Premium
Peptide nucleic acid (PNA) probe‐based analysis to detect filaggrin mutations in atopic dermatitis patients
Author(s) -
Hwang Joonsung,
Lee Sangku,
Kim Daehwan,
Han Goeun,
Soung Nak Kyun,
ChaMolstad Hyunjoo,
Lee Kyung Ho,
Ryoo In Ja,
Ahn Mi Ja,
Kim Sung Tae,
Lee Min Jae,
Yoo Young Dong,
Lee Hee Gu,
Hong Jin Tae,
Kim Hyunjung,
Choi Eung Ho,
Kim SooChan,
Kwon Yong Tae,
Ahn Jong Seog,
Kim Bo Yeon
Publication year - 2018
Publication title -
experimental dermatology
Language(s) - English
Resource type - Journals
SCImago Journal Rank - 1.108
H-Index - 96
eISSN - 1600-0625
pISSN - 0906-6705
DOI - 10.1111/exd.13765
Subject(s) - atopic dermatitis , filaggrin , peptide nucleic acid , nucleic acid , allele , mutant , medicine , microbiology and biotechnology , biology , genetics , immunology , gene
Atopic dermatitis ( AD ) is a chronic inflammatory skin disease whose prevalence is increasing worldwide.
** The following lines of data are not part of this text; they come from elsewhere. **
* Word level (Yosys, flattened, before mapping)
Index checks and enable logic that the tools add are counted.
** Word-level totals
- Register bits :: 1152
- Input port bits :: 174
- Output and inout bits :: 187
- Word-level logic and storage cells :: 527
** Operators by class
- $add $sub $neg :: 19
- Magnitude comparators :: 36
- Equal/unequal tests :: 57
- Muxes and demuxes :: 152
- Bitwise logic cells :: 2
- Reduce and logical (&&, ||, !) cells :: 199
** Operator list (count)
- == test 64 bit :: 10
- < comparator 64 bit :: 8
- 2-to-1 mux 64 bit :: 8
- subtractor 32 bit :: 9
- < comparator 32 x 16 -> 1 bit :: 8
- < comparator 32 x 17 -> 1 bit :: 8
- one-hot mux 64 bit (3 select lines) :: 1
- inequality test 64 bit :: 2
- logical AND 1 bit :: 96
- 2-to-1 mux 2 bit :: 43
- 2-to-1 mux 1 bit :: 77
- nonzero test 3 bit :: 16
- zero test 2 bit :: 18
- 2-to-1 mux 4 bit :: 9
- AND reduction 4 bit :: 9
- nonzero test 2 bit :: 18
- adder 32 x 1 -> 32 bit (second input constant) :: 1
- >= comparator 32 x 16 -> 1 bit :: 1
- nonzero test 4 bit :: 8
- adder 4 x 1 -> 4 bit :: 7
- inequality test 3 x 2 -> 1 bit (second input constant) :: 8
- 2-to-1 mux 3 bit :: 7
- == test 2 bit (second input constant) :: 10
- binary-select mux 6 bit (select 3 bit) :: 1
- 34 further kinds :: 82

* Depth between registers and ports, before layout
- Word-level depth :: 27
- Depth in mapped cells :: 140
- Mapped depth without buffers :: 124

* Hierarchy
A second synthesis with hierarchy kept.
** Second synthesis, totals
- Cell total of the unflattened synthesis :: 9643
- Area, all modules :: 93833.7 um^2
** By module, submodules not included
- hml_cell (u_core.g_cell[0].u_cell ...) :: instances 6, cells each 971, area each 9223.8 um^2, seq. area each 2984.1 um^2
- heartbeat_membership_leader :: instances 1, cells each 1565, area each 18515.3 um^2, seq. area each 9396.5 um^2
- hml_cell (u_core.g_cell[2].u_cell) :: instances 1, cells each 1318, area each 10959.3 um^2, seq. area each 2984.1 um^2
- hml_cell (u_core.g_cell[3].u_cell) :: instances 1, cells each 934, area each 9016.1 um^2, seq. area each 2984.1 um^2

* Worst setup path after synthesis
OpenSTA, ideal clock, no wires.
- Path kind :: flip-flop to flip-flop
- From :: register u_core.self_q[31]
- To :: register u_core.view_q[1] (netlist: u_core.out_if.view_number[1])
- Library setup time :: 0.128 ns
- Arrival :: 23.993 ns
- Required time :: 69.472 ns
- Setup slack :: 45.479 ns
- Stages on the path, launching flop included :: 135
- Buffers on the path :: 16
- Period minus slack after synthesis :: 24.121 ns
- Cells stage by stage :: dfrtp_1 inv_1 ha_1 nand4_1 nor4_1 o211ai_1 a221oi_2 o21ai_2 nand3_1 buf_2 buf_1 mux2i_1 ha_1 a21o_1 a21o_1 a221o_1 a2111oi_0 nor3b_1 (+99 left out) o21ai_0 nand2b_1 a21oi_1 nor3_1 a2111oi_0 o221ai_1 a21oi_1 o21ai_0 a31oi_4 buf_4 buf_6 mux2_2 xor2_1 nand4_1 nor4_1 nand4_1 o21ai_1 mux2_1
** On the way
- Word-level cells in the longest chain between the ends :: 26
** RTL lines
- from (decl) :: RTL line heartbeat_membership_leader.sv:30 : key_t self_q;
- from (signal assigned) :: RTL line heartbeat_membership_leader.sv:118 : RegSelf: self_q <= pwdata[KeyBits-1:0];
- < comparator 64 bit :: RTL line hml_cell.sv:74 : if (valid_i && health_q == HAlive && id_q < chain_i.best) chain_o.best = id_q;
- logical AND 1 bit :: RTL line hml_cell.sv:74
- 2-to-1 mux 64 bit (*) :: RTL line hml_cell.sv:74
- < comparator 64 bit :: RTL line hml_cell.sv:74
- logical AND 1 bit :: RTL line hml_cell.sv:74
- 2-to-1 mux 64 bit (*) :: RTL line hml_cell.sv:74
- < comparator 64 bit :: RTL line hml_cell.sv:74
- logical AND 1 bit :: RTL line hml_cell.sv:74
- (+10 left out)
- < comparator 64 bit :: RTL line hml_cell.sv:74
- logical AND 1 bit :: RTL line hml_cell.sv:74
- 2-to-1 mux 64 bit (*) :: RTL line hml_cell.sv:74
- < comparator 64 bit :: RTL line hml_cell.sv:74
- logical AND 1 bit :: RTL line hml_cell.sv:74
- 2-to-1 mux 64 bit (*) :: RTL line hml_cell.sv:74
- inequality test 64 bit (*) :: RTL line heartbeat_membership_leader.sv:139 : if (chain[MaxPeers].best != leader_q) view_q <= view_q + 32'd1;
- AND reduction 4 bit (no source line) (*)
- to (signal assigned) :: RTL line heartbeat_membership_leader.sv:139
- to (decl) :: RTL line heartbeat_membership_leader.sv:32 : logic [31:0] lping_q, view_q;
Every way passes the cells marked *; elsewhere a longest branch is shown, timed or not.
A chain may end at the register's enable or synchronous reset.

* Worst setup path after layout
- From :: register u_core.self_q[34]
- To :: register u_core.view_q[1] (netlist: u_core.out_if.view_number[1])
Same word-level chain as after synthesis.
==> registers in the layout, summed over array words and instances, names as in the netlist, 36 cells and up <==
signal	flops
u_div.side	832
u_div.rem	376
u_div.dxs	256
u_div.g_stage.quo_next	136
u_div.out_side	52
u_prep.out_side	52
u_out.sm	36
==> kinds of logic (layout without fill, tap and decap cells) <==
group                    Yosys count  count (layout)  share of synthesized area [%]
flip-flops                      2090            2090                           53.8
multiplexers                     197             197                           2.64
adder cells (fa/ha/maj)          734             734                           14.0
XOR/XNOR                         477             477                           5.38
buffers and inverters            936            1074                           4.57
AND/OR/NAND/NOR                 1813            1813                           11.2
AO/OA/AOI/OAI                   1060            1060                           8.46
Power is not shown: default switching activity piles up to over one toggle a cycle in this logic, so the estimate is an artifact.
Filaggrin ( FLG ) is essential for the development of the skin barrier, and its genetic mutations are major predisposing factors for AD . In this study, we developed a convenient and practical method to detect FLG mutations in AD patients using peptide nucleic acid ( PNA ) probes labelled with fluorescent markers for rapid analysis. Fluorescence melting curve analysis ( FMCA ) precisely identified FLG mutations based on the distinct difference in the melting temperatures of the wild‐type and mutant allele. Moreover, PNA probe‐based FMCA easily and accurately verified patient samples with both heterozygote and homozygote FLG mutations, providing a high‐throughput method to reliable screen AD patients. Our method provides a convenient, rapid and accurate diagnostic tool to identify potential AD patients allowing for early preventive treatment, leading to lower incidence rates of AD , and reducing total healthcare expenses.